Published: January 20, 2012 at 2:30 pm

COMPOSERS: Bach
LABELS: RCA Victor Red Seal
WORKS: Sonatas BWV 1030-5
PERFORMER: Michala Petri (recorder), Keith Jarrett (harpsichord)
CATALOGUE NO: 09026 61274-2 DDD

As on the set of Handel sonatas she recorded with Keith Jarrett in 1991, Michala Petri plays a modern recorder on this disc. I find its tone piercing by comparison with the warmer sound of the Baroque flute. The timbre of Jarrett’s harpsichord, adjusted accordingly, also becomes brittle and incessantly trebly.

Bach wrote three of these sonatas with harpsichord obbligato, three with basso continuo.

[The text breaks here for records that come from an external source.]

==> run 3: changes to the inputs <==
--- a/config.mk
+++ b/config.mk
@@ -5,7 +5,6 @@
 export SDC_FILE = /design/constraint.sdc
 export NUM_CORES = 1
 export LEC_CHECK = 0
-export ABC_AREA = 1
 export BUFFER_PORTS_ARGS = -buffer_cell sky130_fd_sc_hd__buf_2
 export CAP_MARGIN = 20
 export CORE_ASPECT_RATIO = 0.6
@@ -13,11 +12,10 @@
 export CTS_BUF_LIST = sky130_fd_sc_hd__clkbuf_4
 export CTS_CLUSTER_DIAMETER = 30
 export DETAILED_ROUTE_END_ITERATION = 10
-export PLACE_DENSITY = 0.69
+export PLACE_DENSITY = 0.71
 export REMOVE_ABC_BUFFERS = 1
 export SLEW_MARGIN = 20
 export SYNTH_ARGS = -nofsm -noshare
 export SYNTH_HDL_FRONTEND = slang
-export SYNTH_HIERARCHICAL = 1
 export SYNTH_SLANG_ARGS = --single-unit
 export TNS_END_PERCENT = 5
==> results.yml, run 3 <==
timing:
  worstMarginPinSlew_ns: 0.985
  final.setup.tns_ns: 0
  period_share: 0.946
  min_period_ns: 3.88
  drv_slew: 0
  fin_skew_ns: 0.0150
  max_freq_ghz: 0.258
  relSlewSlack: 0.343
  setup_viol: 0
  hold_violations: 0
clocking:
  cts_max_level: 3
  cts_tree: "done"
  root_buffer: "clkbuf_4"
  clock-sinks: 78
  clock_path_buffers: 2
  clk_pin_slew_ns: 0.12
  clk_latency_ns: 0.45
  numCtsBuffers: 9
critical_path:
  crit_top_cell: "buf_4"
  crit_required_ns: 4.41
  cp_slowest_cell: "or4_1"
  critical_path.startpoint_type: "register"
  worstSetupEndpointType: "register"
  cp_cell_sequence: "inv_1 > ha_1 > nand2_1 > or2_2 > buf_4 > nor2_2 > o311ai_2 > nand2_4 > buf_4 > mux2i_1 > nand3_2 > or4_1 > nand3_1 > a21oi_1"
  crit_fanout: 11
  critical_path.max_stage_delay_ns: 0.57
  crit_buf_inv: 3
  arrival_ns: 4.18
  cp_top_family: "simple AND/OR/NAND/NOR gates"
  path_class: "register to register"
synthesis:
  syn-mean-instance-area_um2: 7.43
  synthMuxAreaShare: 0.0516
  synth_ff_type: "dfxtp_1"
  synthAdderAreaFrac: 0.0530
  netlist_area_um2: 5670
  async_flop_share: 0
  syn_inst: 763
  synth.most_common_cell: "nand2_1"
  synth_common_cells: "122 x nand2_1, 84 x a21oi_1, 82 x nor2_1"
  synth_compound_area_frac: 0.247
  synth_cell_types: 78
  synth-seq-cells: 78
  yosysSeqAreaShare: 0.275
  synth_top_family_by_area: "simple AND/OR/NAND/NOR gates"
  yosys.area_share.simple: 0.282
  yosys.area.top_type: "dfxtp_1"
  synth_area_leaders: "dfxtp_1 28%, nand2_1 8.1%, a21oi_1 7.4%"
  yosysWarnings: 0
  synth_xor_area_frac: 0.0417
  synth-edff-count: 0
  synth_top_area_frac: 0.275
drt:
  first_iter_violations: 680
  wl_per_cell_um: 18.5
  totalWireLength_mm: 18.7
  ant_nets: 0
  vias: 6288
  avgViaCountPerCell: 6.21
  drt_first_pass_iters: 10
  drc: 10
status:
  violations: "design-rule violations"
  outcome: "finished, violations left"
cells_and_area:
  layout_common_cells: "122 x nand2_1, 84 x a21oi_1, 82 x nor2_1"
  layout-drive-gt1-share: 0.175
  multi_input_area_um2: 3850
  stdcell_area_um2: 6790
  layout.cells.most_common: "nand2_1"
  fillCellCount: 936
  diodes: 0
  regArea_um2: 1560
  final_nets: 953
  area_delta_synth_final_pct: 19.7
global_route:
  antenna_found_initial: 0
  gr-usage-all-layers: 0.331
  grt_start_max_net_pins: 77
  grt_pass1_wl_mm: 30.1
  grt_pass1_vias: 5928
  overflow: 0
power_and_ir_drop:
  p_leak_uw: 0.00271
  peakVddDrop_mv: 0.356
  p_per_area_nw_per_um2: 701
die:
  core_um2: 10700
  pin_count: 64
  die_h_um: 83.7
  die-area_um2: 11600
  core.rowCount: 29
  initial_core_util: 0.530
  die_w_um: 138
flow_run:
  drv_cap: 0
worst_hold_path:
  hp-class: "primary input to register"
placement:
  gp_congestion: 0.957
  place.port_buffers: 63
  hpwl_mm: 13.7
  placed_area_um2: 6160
[src/rtl/axi_4_lite_mst.sv]
// AXI4-Lite single-outstanding master: turns one user command into one AXI
// transaction and hands the captured response back on the RSP channel.
`ifndef C_AXI_ADDR_WIDTH
`define C_AXI_ADDR_WIDTH 32
`endif
`ifndef C_AXI_DATA_WIDTH
`define C_AXI_DATA_WIDTH 32
`endif
`ifndef C_AXI_STROBE_WIDTH
`define C_AXI_STROBE_WIDTH 4
`endif

module axi_4_lite_mst #(
  parameter int TIMEOUT_CYCLES = 255
) (
  input  logic                           M_AXI_ACLK,
  input  logic                           M_AXI_ARESETN,
  output logic                           M_AXI_AWVALID,
  input  logic                           M_AXI_AWREADY,
  output logic [`C_AXI_ADDR_WIDTH-1:0]   M_AXI_AWADDR,
  output logic [2:0]                     M_AXI_AWPROT,
  output logic                           M_AXI_WVALID,
  input  logic                           M_AXI_WREADY,
  output logic [`C_AXI_DATA_WIDTH-1:0]   M_AXI_WDATA,
  output logic [`C_AXI_STROBE_WIDTH-1:0] M_AXI_WSTRB,
  input  logic                           M_AXI_BVALID,
  output logic                           M_AXI_BREADY,
  input  logic [1:0]                     M_AXI_BRESP,
  output logic                           M_AXI_ARVALID,
  input  logic                           M_AXI_ARREADY,
  output logic [`C_AXI_ADDR_WIDTH-1:0]   M_AXI_ARADDR,
  output logic [2:0]                     M_AXI_ARPROT,
  input  logic                           M_AXI_RVALID,
  output logic                           M_AXI_RREADY,
  input  logic [`C_AXI_DATA_WIDTH-1:0]   M_AXI_RDATA,
  input  logic [1:0]                     M_AXI_RRESP,
  input  logic                           CMD_VALID,
  output logic                           CMD_READY,
  input  logic                           CMD_WRITE,
  input  logic [`C_AXI_ADDR_WIDTH-1:0]   CMD_ADDR,
  input  logic [`C_AXI_DATA_WIDTH-1:0]   CMD_WDATA,
  input  logic [`C_AXI_STROBE_WIDTH-1:0] CMD_WSTRB,
  output logic                           RSP_VALID,
  input  logic                           RSP_READY,
  output logic [`C_AXI_DATA_WIDTH-1:0]   RSP_RDATA,
  output logic [1:0]                     RSP_RESP,
  output logic                           STALL
);
  localparam int AW = `C_AXI_ADDR_WIDTH;
  localparam int DW = `C_AXI_DATA_WIDTH;
  localparam int SW = `C_AXI_STROBE_WIDTH;
  localparam int CW = $clog2(TIMEOUT_CYCLES + 2);
  localparam logic [CW-1:0] TMAX = CW'(TIMEOUT_CYCLES);

  localparam logic [2:0] S_IDLE    = 3'd0;
  localparam logic [2:0] S_WR      = 3'd1;
  localparam logic [2:0] S_WR_RESP = 3'd2;
  localparam logic [2:0] S_RD_ADDR = 3'd3;
  localparam logic [2:0] S_RD_DATA = 3'd4;
  localparam logic [2:0] S_RSP     = 3'd5;

  logic [2:0]    state_q, state_d;
  logic          awvalid_q, awvalid_d, wvalid_q, wvalid_d, arvalid_q, arvalid_d;
  logic [AW-1:0] addr_q, addr_d;
  logic [DW-1:0] wdata_q, wdata_d, rdata_q, rdata_d;
  logic [SW-1:0] wstrb_q, wstrb_d;
  logic [1:0]    resp_q, resp_d;
  logic [CW-1:0] cnt_q, cnt_d;

  always_comb begin
    state_d   = state_q;
    awvalid_d = awvalid_q;
    wvalid_d  = wvalid_q;
    arvalid_d = arvalid_q;
    addr_d    = addr_q;
    wdata_d   = wdata_q;
    wstrb_d   = wstrb_q;
    rdata_d   = rdata_q;
    resp_d    = resp_q;
    case (state_q)
      S_IDLE: if (CMD_VALID) begin
        addr_d  = CMD_ADDR;
        wdata_d = CMD_WDATA;
        wstrb_d = CMD_WSTRB;
        if (CMD_WRITE) begin
          state_d   = S_WR;
          awvalid_d = 1'b1;
          wvalid_d  = 1'b1;
        end else begin
          state_d   = S_RD_ADDR;
          arvalid_d = 1'b1;
        end
      end
      // AW and W retire independently; leave once neither is pending
      S_WR: begin
        if (M_AXI_AWREADY) awvalid_d = 1'b0;
        if (M_AXI_WREADY)  wvalid_d  = 1'b0;
        if (!awvalid_d && !wvalid_d) state_d = S_WR_RESP;
      end
      S_WR_RESP: if (M_AXI_BVALID) begin
        resp_d  = M_AXI_BRESP;
        rdata_d = '0;
        state_d = S_RSP;
      end
      S_RD_ADDR: if (M_AXI_ARREADY) begin
        arvalid_d = 1'b0;
        state_d   = S_RD_DATA;
      end
      S_RD_DATA: if (M_AXI_RVALID) begin
        resp_d  = M_AXI_RRESP;
        rdata_d = M_AXI_RDATA;
        state_d = S_RSP;
      end
      S_RSP: if (RSP_READY) state_d = S_IDLE;
      default: state_d = S_IDLE;
    endcase
  end

  // Wait counter restarts on any state change and parks at the limit
  always_comb begin
    cnt_d = cnt_q;
    if (state_d != state_q) cnt_d = '0;
    else if (cnt_q != TMAX) cnt_d = cnt_q + 1'b1;
  end

  always_ff @(posedge M_AXI_ACLK) begin
    if (!M_AXI_ARESETN) begin
      state_q   <= S_IDLE;
      awvalid_q <= 1'b0;
      wvalid_q  <= 1'b0;
      arvalid_q <= 1'b0;
      addr_q    <= '0;
      wdata_q   <= '0;
      wstrb_q   <= '0;
      rdata_q   <= '0;
      resp_q    <= '0;
      cnt_q     <= '0;
    end else begin
      state_q   <= state_d;
      awvalid_q <= awvalid_d;
      wvalid_q  <= wvalid_d;
      arvalid_q <= arvalid_d;
      addr_q    <= addr_d;
      wdata_q   <= wdata_d;
      wstrb_q   <= wstrb_d;
      rdata_q   <= rdata_d;
      resp_q    <= resp_d;
      cnt_q     <= cnt_d;
    end
  end

  assign M_AXI_AWVALID = awvalid_q;
  assign M_AXI_AWADDR  = addr_q;
  assign M_AXI_AWPROT  = 3'b000;
  assign M_AXI_WVALID  = wvalid_q;
  assign M_AXI_WDATA   = wdata_q;
  assign M_AXI_WSTRB   = wstrb_q;
  assign M_AXI_BREADY  = (state_q == S_WR_RESP);
  assign M_AXI_ARVALID = arvalid_q;
  assign M_AXI_ARADDR  = addr_q;
  assign M_AXI_ARPROT  = 3'b000;
  assign M_AXI_RREADY  = (state_q == S_RD_DATA);
  assign CMD_READY     = (state_q == S_IDLE);
  assign RSP_VALID     = (state_q == S_RSP);
  assign RSP_RDATA     = rdata_q;
  assign RSP_RESP      = resp_q;
  assign STALL         = (cnt_q == TMAX);
endmodule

The sleeve notes offer no explanation as to why the basso continuo here is played by the harpsichord alone (hardly common practice), nor do they say anything about Bach or his music. All we get is a somewhat self-regarding interview with the performers, in which both Petri and Jarrett make clear that their priority in playing these sonatas was to bring out Bach’s fluency and movement of line.

This they certainly achieve, but for me the cost is a lack of expressiveness, particularly in the slow movements, such as the lovely Largo e dolce from BWV 1030. In contrast, the flautists on the versions I’d recommend, Simon Preston (on CRD) or Konrad Hünteler (on Philips, not currently available), take time to lean gently on notes, to subtly shape phrases, and so reveal a quality of feeling in the music that is notably absent from this disc.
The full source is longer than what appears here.